Carbon nanotube effect on the ductility, flexural strength, and permeability of concrete

Abstract

Recently, remarkable types of carbon nanofilaments called carbon nanotubes (CNTs) have raised the interest of many concrete and cementitious composite researchers due to their significant mechanical, electrical, thermal, kinetic, and chemical properties. These nanofilaments are considered promising applicants to use in producing high-performance cement-based composite materials. In this research, the effect of CNT use on the flexural strength, strain capacity, permeability, and microstructure of concrete was investigated. Concrete batches of 0, 0.03, 0.08, 0.15, and 0.25 wt.% CNTs were prepared using a mixing method that consisted of a 30-minute solution sonication and a 60-minute batch mixing. On the 28th day, the mechanical properties were determined. The results indicated that concrete prepared using high CNT contents of 0.15 and 0.25 wt.% increased the flexural strength by more than 100% in comparison with 0% CNT concrete.

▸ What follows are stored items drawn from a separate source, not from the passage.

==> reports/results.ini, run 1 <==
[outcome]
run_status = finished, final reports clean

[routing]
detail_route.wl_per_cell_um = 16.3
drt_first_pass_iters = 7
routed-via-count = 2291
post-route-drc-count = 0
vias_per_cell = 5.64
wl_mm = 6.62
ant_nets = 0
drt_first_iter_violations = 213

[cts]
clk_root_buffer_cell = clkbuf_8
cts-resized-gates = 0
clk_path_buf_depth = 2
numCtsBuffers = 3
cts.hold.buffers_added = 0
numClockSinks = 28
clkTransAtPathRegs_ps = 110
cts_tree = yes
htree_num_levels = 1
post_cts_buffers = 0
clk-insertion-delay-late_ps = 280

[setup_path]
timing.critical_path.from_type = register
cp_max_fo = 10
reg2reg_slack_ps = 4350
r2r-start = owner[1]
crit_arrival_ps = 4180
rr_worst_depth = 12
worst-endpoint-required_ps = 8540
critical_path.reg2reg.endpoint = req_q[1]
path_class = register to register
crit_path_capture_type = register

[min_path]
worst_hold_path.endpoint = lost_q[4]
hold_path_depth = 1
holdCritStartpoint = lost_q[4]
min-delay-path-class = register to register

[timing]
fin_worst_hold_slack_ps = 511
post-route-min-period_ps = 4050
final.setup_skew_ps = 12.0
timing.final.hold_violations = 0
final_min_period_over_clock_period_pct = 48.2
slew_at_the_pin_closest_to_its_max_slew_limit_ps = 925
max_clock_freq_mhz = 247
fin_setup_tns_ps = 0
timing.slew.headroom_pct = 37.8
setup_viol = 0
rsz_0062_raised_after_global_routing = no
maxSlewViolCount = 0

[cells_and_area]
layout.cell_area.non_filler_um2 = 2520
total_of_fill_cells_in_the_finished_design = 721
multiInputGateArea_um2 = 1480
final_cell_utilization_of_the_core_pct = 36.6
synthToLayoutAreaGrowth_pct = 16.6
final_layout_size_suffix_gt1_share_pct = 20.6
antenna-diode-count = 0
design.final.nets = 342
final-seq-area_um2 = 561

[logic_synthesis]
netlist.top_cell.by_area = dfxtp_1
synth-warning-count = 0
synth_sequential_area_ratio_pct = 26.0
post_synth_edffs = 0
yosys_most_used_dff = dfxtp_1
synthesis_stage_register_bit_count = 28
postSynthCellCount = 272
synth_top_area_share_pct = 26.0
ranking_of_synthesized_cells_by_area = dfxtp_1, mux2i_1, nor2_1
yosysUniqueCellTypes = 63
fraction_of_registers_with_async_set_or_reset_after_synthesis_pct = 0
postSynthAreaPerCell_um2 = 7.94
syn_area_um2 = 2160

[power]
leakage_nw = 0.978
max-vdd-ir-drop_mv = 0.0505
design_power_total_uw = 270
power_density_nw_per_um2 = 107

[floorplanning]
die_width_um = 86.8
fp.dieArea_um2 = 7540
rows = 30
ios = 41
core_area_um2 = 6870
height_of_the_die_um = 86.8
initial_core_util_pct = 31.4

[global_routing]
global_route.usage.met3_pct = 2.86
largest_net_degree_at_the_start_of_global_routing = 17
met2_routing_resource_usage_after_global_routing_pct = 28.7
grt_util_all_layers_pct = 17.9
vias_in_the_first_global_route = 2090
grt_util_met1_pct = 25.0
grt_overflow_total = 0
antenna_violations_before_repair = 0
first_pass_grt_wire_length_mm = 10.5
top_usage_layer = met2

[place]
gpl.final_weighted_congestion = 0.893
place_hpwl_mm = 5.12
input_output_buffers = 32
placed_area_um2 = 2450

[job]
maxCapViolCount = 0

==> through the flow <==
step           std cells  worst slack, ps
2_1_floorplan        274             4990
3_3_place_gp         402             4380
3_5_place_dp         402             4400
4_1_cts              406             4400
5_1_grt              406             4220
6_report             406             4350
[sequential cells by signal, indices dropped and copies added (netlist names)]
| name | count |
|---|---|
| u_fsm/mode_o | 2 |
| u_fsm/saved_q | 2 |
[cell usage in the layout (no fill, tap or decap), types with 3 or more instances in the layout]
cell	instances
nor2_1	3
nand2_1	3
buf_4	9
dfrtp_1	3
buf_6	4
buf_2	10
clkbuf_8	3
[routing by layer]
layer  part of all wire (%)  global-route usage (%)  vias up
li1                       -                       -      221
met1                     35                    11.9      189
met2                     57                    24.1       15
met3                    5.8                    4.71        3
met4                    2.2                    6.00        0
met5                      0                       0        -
===== src/rtl/uart_lb_pkg.sv =====
package uart_lb_pkg;
    typedef enum logic [1:0] {
        ST_NORMAL = 2'b00,
        ST_ECHO   = 2'b01,
        ST_LOCAL  = 2'b10,
        ST_REMOTE = 2'b11
    } lb_state_e;
endpackage


===== src/rtl/lb_mode_fsm.sv =====
module lb_mode_fsm
    import uart_lb_pkg::*;
(
    input  logic       clk,
    input  logic       rst_n,
    input  logic [1:0] mode_req,
    input  logic       rx_busy,
    input  logic       tx_busy,
    output lb_state_e  state_q
);
    lb_state_e state_d;
    logic      both_idle;

    assign both_idle = !rx_busy && !tx_busy;

    // State register
    always_ff @(posedge clk or negedge rst_n) begin
        if (!rst_n) state_q <= ST_NORMAL;
        else        state_q <= state_d;
    end

    // Next state: SWITCH when idle and the request differs, otherwise HOLD
    always_comb begin
        state_d = state_q;
        if (both_idle && (mode_req != state_q)) begin
            unique case (mode_req)
                2'b00: state_d = ST_NORMAL;
                2'b01: state_d = ST_ECHO;
                2'b10: state_d = ST_LOCAL;
                2'b11: state_d = ST_REMOTE;
            endcase
        end
    end


    mode_hold_busy_chk: assert property (@(posedge clk) disable iff (!rst_n)
        (rx_busy || tx_busy) |=> $stable(state_q));
endmodule


===== src/rtl/lb_path_mux.sv =====
module lb_path_mux
    import uart_lb_pkg::*;
(
    input  lb_state_e state,
    input  logic      rxd_pin,
    input  logic      tx_ser,
    input  logic      rx_tick_src,
    input  logic      tx_tick_src,
    output logic      txd_pin,
    output logic      rx_ser,
    output logic      rx_tick,
    output logic      tx_tick
);
    always_comb begin
        txd_pin = tx_ser;
        rx_ser  = rxd_pin;
        rx_tick = rx_tick_src;
        tx_tick = tx_tick_src;
        unique case (state)
            ST_NORMAL: ;
            ST_ECHO: begin
                tx_tick = rx_tick_src;
            end
            ST_LOCAL: begin
                txd_pin = 1'b1;
                rx_ser  = tx_ser;
                rx_tick = tx_tick_src;
            end
            ST_REMOTE: begin
                txd_pin = rxd_pin;
                rx_ser  = 1'b1;
            end
        endcase
    end
endmodule


===== src/rtl/lb_char_feed.sv =====
module lb_char_feed
    import uart_lb_pkg::*;
#(
    parameter int DATA_W = 8
) (
    input  lb_state_e         state,
    input  logic              host_wr,
    input  logic [DATA_W-1:0] host_data,
    input  logic              rx_char_valid,
    input  logic [DATA_W-1:0] rx_char_data,
    output logic              tx_load,
    output logic [DATA_W-1:0] tx_load_data,
    output logic              rx_deliver
);
    always_comb begin
        tx_load      = host_wr;
        tx_load_data = host_data;
        rx_deliver   = rx_char_valid;
        unique case (state)
            ST_NORMAL, ST_LOCAL: ;
            ST_ECHO: begin
                tx_load      = rx_char_valid;
                tx_load_data = rx_char_data;
            end
            ST_REMOTE: begin
                tx_load      = 1'b0;
                tx_load_data = '0;
                rx_deliver   = 1'b0;
            end
        endcase
    end
endmodule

Furthermore, the results showed that CNTs would increase the ductility of concrete beams by about 150%. The permeability test results showed the benefits of CNT inclusion in reducing the permeability of concrete. The permeability coefficient (kT) decreased by at least 45% when CNTs were added to concrete. A qualitative microstructural analysis illustrated the uniform dispersion of CNT filaments within the concrete hydration products in all batches.